> To do
The task calls for every line of the data to be retyped exactly.

> Information given

────────────────────

job 3910:
// systolic_top
module systolic_top (
    input  logic         i_clk,
    input  logic         i_nrst,
    input  logic         i_reg_clear,
    input  logic         i_pe_en,
    input  logic         i_psum_out_en,
    input  logic [1:0]   i_mode,
    input  logic [63:0]  i_ifmap,    
    input  logic [7:0]   i_weight,
    output logic [127:0] o_ofmap     
);
For scale: ~210 I/O pins, roughly 56000 um^2 of cells after synthesis.
Settings: LEC_CHECK=0, CAP_MARGIN=40, CORE_ASPECT_RATIO=0.5, CORE_MARGIN=2, CORE_UTILIZATION=64, CTS_CLUSTER_DIAMETER=371, CTS_CLUSTER_SIZE=98, PLACE_DENSITY=0.38, SLEW_MARGIN=20, TNS_END_PERCENT=15; clock period 6.29 ns.
run.sh (not shown) runs the stock make flow with config.mk's settings and CLKGATE_MAP_FILE=.
Job 3910: it failed with a tool error in global routing (5_1_grt), so there are no final results.
## Diff of input files: job 7255 against job 3910
# job 3910
export LEC_CHECK = 0
export CAP_MARGIN = 40
export CORE_ASPECT_RATIO = 0.5
export CORE_MARGIN = 2
export CORE_UTILIZATION = 64
export CTS_CLUSTER_DIAMETER = 371
export CTS_CLUSTER_SIZE = 98
export PLACE_DENSITY = 0.38
export SLEW_MARGIN = 20
export TNS_END_PERCENT = 15
create_clock -name core_clock -period 6.29 [get_ports {i_clk}]
# job 7255
export LEC_CHECK = 0
export CAP_MARGIN = 20
export CORE_MARGIN = 2
export CORE_UTILIZATION = 40
export SLEW_MARGIN = 20
create_clock -name core_clock -period 9.65 [get_ports {i_clk}]
Results
- Job 7255 finished every step from synthesis to the final layout, and the layout passed the timing, design-rule and antenna checks.
- Core area: job 3910 and job 7255 compared, higher one is job 7255
- Per the comparison of job 7255 with job 3910, post-CTS setup repair buffer count lower, initial cell density of the core down 25 points, number of CTS-inserted buffers +33.
- Between job 7255 and job 3910, it is job 7255 whose count of instances resized after the clock tree is built is lower, by 469.
- Overall die area on job 7255 is behind job 3910.
- Compared with job 3910, job 7255 shows standard-cell row count that has gone up by more than half.
- Higher number of cells in the design after placement was reported by job 3910, not job 7255.
- Job 7255 -> job 3910: clock sink total delta 0, exact match
- Diff job 7255..job 3910 | gate count of the mapped netlist | unchanged
Changes in job 2881 relative to job 7255:
# job 7255
export LEC_CHECK = 0
export CAP_MARGIN = 20
export CORE_MARGIN = 2
export CORE_UTILIZATION = 40
export SLEW_MARGIN = 20
create_clock -name core_clock -period 9.65 [get_ports {i_clk}]
# job 2881
export LEC_CHECK = 0
export CAP_MARGIN = 20
export CORE_MARGIN = 2
export CORE_UTILIZATION = 72
export CTS_CLUSTER_DIAMETER = 371
export CTS_CLUSTER_SIZE = 99
export PLACE_DENSITY = 0.38
export SLEW_MARGIN = 20
create_clock -name core_clock -period 5.51 [get_ports {i_clk}]
--- outcome ---
- Summary of job 2881 over job 7255: initial standard-cell utilization of the core has increased, synthesized instance count has remained practically unchanged.
- Synthesis area per yosys: job 7255 vs job 2881 identical
- Comparing job 2881 against job 7255, there is no change at all in post-synth net total.
- Measured against job 7255, the die boundary width of job 2881 comes out at 0.75 times the reference value.
- The total die size in job 2881 was lower than what job 7255 gave.
- Job 2881 -> job 7255: register share after synthesis delta 0, exact match
- [job 2881 vs job 7255] placeable core area: lower in job 2881
- Die outline height in job 2881 is about 25% below job 7255.
- Sum of net half-perimeters after detailed placement, job 2881 vs job 7255: up by more than a quarter
- Cell count after placement for job 2881 is higher than for job 7255.
- Job 2881 is listed as incomplete: the tool reported an error in clock tree synthesis (4_1_cts) and the run ended there.

## run 1
systolic_top again, from the RTL that the note above started with.
clock: 9.25 ns
lec_check: 0
cap_margin: 20
core_margin: 2
core_utilization: 65
cts_cluster_size: 40
max_routing_layer: met4
setup_slack_margin: 1.27
slew_margin: 20
> inputs changed (run 1 -> run 2)
- MAX_ROUTING_LAYER removed (was met4)
- SETUP_SLACK_MARGIN removed (was 1.27)
- CORE_UTILIZATION changed from 65 to 66
- CTS_CLUSTER_SIZE changed from 40 to 34
- the clock period (ns, I/O delays scaled along) changed from 9.25 to 7.69
Results
Of run 1 and run 2, only run 1 finishes the flow clean. Status: run 2 FAILED at global routing (tool error). Minimum setup slack after placement: higher on run 1. Comparing run 1 and run 2, placeable core area is higher on run 1. In terms of number of instances resized during post-cts repair, run 1 and run 2 differ only marginally. Re summed standard-cell area reported by yosys: no difference whatsoever between run 1 and run 2. Placed wire-length estimate went up by a little under 10% going from run 1 to run 2. Final estimated routing congestion in global placement came out lower on run 2 than on run 1.
Input changes introduced in run 3 (baseline for comparison: run 2):
- CORE_UTILIZATION: 66 -> 57
- CTS_CLUSTER_SIZE: 34 -> unset
- the clock period (ns, I/O delays scaled along): 7.69 -> 5.44
- Layout checks on run 3: not met. Flow itself completed; violations: setup timing.
- Between run 3 and run 2, it is run 3 whose starting utilization of the core area is lower, by 9.6 points.
- Between run 2 and run 3, the flow reports standard cell area after detailed placement increasing by a few percent.
- Measured against each other, run 3 and run 2 differ in number of buffers inserted to repair setup after CTS, the lower figure coming from run 3.
- Run 3 against run 2: site row count now larger; mapped cell area comparable; post-detailed-placement half-perimeter wirelength now larger.
- In the tables for run 3 and run 2, placed cell count reads higher with run 3.
- Sort run 3 and run 2 by number of clock buffers inserted by TritonCTS, ascending, and run 2 comes first.
- Diff run 2..run 3 | tally of unique sky130hd cells used after synthesis | negligible
What run 4 does differently from run 3 at the input level:
- CORE_UTILIZATION: 57 -> 61
- the clock period (ns, I/O delays scaled along): 5.44 -> 7.79
[summary]
- There was hardly any difference in proportion of power drawn by the clock network between run 4 and run 3.
- Looking only at global-route usage, and setting everything else aside, the lower value of run 4 and run 3 goes to run 3.
- Re critical path depth: run 4 is 2.6% down on run 3.
- Any difference in total wire length between run 3 and run 4 is small enough to ignore.
- Delta (run 4 minus run 3): initial core utilization rose 4.1 points, DRC violation total after the first TritonRoute iteration rose about 17%.
- For run 4, the worst-path cell with the longest stage delay was sky130_fd_sc_hd__or4_4, unlike run 3, where it was sky130_fd_sc_hd__ha_1.
- Run 4 -> stages 100% | layout checks FAIL | setup timing
Power figures rest on the tool's default switching activity, not on a simulated workload.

────────────────────

> Written answer
job 3910:
// systolic_top
module systolic_top (
    input  logic         i_clk,
    input  logic         i_nrst,
    input  logic         i_reg_clear,
    input  logic         i_pe_en,
    input  logic         i_psum_out_en,
    input  logic [1:0]   i_mode,
    input  logic [63:0]  i_ifmap,    
    input  logic [7:0]   i_weight,
    output logic [127:0] o_ofmap     
);
For scale: ~210 I/O pins, roughly 56000 um^2 of cells after synthesis.
Settings: LEC_CHECK=0, CAP_MARGIN=40, CORE_ASPECT_RATIO=0.5, CORE_MARGIN=2, CORE_UTILIZATION=64, CTS_CLUSTER_DIAMETER=371, CTS_CLUSTER_SIZE=98, PLACE_DENSITY=0.38, SLEW_MARGIN=20, TNS_END_PERCENT=15; clock period 6.29 ns.
run.sh (not shown) runs the stock make flow with config.mk's settings and CLKGATE_MAP_FILE=.
Job 3910: it failed with a tool error in global routing (5_1_grt), so there are no final results.
## Diff of input files: job 7255 against job 3910
# job 3910
export LEC_CHECK = 0
export CAP_MARGIN = 40
export CORE_ASPECT_RATIO = 0.5
export CORE_MARGIN = 2
export CORE_UTILIZATION = 64
export CTS_CLUSTER_DIAMETER = 371
export CTS_CLUSTER_SIZE = 98
export PLACE_DENSITY = 0.38
export SLEW_MARGIN = 20
export TNS_END_PERCENT = 15
create_clock -name core_clock -period 6.29 [get_ports {i_clk}]
# job 7255
export LEC_CHECK = 0
export CAP_MARGIN = 20
export CORE_MARGIN = 2
export CORE_UTILIZATION = 40
export SLEW_MARGIN = 20
create_clock -name core_clock -period 9.65 [get_ports {i_clk}]
Results
- Job 7255 finished every step from synthesis to the final layout, and the layout passed the timing, design-rule and antenna checks.
- Core area: job 3910 and job 7255 compared, higher one is job 7255
- Per the comparison of job 7255 with job 3910, post-CTS setup repair buffer count lower, initial cell density of the core down 25 points, number of CTS-inserted buffers +33.
- Between job 7255 and job 3910, it is job 7255 whose count of instances resized after the clock tree is built is lower, by 469.
- Overall die area on job 7255 is behind job 3910.
- Compared with job 3910, job 7255 shows standard-cell row count that has gone up by more than half.
- Higher number of cells in the design after placement was reported by job 3910, not job 7255.
- Job 7255 -> job 3910: clock sink total delta 0, exact match
- Diff job 7255..job 3910 | gate count of the mapped netlist | unchanged
Changes in job 2881 relative to job 7255:
# job 7255
export LEC_CHECK = 0
export CAP_MARGIN = 20
export CORE_MARGIN = 2
export CORE_UTILIZATION = 40
export SLEW_MARGIN = 20
create_clock -name core_clock -period 9.65 [get_ports {i_clk}]
# job 2881
export LEC_CHECK = 0
export CAP_MARGIN = 20
export CORE_MARGIN = 2
export CORE_UTILIZATION = 72
export CTS_CLUSTER_DIAMETER = 371
export CTS_CLUSTER_SIZE = 99
export PLACE_DENSITY = 0.38
export SLEW_MARGIN = 20
create_clock -name core_clock -period 5.51 [get_ports {i_clk}]
--- outcome ---
- Summary of job 2881 over job 7255: initial standard-cell utilization of the core has increased, synthesized instance count has remained practically unchanged.
- Synthesis area per yosys: job 7255 vs job 2881 identical
- Comparing job 2881 against job 7255, there is no change at all in post-synth net total.
- Measured against job 7255, the die boundary width of job 2881 comes out at 0.75 times the reference value.
- The total die size in job 2881 was lower than what job 7255 gave.
- Job 2881 -> job 7255: register share after synthesis delta 0, exact match
- [job 2881 vs job 7255] placeable core area: lower in job 2881
- Die outline height in job 2881 is about 25% below job 7255.
- Sum of net half-perimeters after detailed placement, job 2881 vs job 7255: up by more than a quarter
- Cell count after placement for job 2881 is higher than for job 7255.
- Job 2881 is listed as incomplete: the tool reported an error in clock tree synthesis (4_1_cts) and the run ended there.

## run 1
systolic_top again, from the RTL that the note above started with.
clock: 9.25 ns
lec_check: 0
cap_margin: 20
core_margin: 2
core_utilization: 65
cts_cluster_size: 40
max_routing_layer: met4
setup_slack_margin: 1.27
slew_margin: 20
> inputs changed (run 1 -> run 2)
- MAX_ROUTING_LAYER removed (was met4)
- SETUP_SLACK_MARGIN removed (was 1.27)
- CORE_UTILIZATION changed from 65 to 66
- CTS_CLUSTER_SIZE changed from 40 to 34
- the clock period (ns, I/O delays scaled along) changed from 9.25 to 7.69
Results
Of run 1 and run 2, only run 1 finishes the flow clean. Status: run 2 FAILED at global routing (tool error). Minimum setup slack after placement: higher on run 1. Comparing run 1 and run 2, placeable core area is higher on run 1. In terms of number of instances resized during post-cts repair, run 1 and run 2 differ only marginally. Re summed standard-cell area reported by yosys: no difference whatsoever between run 1 and run 2. Placed wire-length estimate went up by a little under 10% going from run 1 to run 2. Final estimated routing congestion in global placement came out lower on run 2 than on run 1.
Input changes introduced in run 3 (baseline for comparison: run 2):
- CORE_UTILIZATION: 66 -> 57
- CTS_CLUSTER_SIZE: 34 -> unset
- the clock period (ns, I/O delays scaled along): 7.69 -> 5.44
- Layout checks on run 3: not met. Flow itself completed; violations: setup timing.
- Between run 3 and run 2, it is run 3 whose starting utilization of the core area is lower, by 9.6 points.
- Between run 2 and run 3, the flow reports standard cell area after detailed placement increasing by a few percent.
- Measured against each other, run 3 and run 2 differ in number of buffers inserted to repair setup after CTS, the lower figure coming from run 3.
- Run 3 against run 2: site row count now larger; mapped cell area comparable; post-detailed-placement half-perimeter wirelength now larger.
- In the tables for run 3 and run 2, placed cell count reads higher with run 3.
- Sort run 3 and run 2 by number of clock buffers inserted by TritonCTS, ascending, and run 2 comes first.
- Diff run 2..run 3 | tally of unique sky130hd cells used after synthesis | negligible
What run 4 does differently from run 3 at the input level:
- CORE_UTILIZATION: 57 -> 61
- the clock period (ns, I/O delays scaled along): 5.44 -> 7.79
[summary]
- There was hardly any difference in proportion of power drawn by the clock network between run 4 and run 3.
- Looking only at global-route usage, and setting everything else aside, the lower value of run 4 and run 3 goes to run 3.
- Re critical path depth: run 4 is 2.6% down on run 3.
- Any difference in total wire length between run 3 and run 4 is small enough to ignore.
- Delta (run 4 minus run 3): initial core utilization rose 4.1 points, DRC violation total after the first TritonRoute iteration rose about 17%.
- For run 4, the worst-path cell with the longest stage delay was sky130_fd_sc_hd__or4_4, unlike run 3, where it was sky130_fd_sc_hd__ha_1.
- Run 4 -> stages 100% | layout checks FAIL | setup timing
Power figures rest on the tool's default switching activity, not on a simulated workload.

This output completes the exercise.